TL; DR;
In modern releases, you should use $reduce with $setUnion after the original $group , as shown:
db.collection.aggregate([ { "$group": { "_id": { "Host": "$Host", "ArtId": "$ArtId" }, "count": { "$sum": 1 }, "tags": { "$addToSet": "$tags" } }}, { "$addFields": { "tags": { "$reduce": { "input": "$tags", "initialValue": [], "in": { "$setUnion": [ "$$value", "$$this" ] } } } }} ])
You were right in looking for the $addToSet operator, but when working with content in an array, you usually need to process $unwind . This “de-normalizes” the array entries and essentially makes a “copy” of the parent document with each array entry as an exceptional value in the field. This is what you need to avoid the behavior that you see without using it.
Your "account" presents an interesting problem, although it can be easily resolved with a "double unwind" after the initial $group :
db.collection.aggregate([
This final bit with $project also exists because I used "temporary" names for each of the fields in the other stages of the aggregation pipeline. This is due to the fact that in $project , which "copies" the fields from the existing stage in the order they already appeared "before any" new "fields are added to the document.

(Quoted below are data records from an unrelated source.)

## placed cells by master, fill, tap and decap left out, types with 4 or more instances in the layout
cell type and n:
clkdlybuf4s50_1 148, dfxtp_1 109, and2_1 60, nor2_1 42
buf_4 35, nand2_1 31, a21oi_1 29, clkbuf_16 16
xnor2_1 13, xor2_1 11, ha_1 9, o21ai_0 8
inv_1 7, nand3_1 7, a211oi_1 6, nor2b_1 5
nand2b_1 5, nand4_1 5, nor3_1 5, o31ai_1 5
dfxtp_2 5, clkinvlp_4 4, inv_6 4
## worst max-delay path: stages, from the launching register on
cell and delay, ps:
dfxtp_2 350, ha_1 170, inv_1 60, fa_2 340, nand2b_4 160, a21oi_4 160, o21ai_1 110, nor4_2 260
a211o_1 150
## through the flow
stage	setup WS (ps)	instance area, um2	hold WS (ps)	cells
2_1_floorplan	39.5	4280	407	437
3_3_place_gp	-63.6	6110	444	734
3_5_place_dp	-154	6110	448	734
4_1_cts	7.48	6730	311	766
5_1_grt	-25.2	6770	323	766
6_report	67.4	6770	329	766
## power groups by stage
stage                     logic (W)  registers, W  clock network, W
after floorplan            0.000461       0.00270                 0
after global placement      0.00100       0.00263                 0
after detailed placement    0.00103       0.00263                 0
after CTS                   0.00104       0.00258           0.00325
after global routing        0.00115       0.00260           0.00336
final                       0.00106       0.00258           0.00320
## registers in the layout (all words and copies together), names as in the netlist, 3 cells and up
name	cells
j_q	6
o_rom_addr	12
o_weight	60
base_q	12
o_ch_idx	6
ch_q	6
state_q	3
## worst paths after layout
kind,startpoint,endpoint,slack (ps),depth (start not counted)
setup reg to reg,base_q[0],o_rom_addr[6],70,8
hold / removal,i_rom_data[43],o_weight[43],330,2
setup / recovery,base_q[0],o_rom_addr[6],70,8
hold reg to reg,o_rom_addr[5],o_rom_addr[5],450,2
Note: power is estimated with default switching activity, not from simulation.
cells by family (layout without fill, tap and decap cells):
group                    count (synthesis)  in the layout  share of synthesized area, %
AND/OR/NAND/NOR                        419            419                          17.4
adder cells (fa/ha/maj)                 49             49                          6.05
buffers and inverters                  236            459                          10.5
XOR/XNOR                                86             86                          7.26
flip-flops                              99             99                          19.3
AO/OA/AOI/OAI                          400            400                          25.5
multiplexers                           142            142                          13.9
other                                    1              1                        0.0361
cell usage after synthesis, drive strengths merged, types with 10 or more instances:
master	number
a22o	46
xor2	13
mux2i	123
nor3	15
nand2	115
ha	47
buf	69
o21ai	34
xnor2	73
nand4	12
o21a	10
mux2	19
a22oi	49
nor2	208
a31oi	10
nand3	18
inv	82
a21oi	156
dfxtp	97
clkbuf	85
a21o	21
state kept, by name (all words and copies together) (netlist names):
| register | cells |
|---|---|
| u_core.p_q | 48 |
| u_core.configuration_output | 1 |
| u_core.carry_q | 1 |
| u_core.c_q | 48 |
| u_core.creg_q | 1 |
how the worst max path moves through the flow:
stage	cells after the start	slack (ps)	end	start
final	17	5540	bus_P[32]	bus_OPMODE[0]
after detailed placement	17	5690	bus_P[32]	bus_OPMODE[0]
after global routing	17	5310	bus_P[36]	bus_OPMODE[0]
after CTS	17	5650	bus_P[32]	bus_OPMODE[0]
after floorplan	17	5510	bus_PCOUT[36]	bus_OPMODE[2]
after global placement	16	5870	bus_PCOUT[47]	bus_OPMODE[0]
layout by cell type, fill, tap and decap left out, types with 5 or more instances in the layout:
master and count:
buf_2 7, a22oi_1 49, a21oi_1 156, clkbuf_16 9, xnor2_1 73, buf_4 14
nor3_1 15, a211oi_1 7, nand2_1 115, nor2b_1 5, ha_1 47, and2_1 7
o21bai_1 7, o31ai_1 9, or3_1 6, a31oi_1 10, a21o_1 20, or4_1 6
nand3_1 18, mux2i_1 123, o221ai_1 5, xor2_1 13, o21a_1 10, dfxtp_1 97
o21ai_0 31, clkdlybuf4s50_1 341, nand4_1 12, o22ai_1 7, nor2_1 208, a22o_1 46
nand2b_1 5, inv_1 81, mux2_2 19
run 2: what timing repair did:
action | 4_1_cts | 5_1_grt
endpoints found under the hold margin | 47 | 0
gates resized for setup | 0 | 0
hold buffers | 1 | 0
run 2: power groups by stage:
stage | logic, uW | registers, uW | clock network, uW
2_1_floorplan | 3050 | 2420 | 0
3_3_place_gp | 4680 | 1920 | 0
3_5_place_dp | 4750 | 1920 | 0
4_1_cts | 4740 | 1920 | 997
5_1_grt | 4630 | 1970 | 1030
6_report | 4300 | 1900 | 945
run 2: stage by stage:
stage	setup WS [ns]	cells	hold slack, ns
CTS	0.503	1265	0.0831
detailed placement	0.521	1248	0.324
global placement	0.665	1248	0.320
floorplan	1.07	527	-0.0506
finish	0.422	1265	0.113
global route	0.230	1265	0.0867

Otherwise, the output will look like this:
{ "count":2 , "tags":[ "tag1", "tag2", "tag3" ], "Host": "abc.com", "ArtId": "123" }
If the fields are not in the order in which you think. Trivial indeed, but it is important for some people, so it’s worth explaining why and how to handle it.
So $unwind does the work of separating elements, not arrays, and doing $group first allows you to get the "count" of the entry of the "grouping".
The $first operator, which is used later, "saves" the value of "count" because it just got "duplicated" for each value that is present in the "tags" array. It’s all the same value, so it doesn’t matter. Just pick one.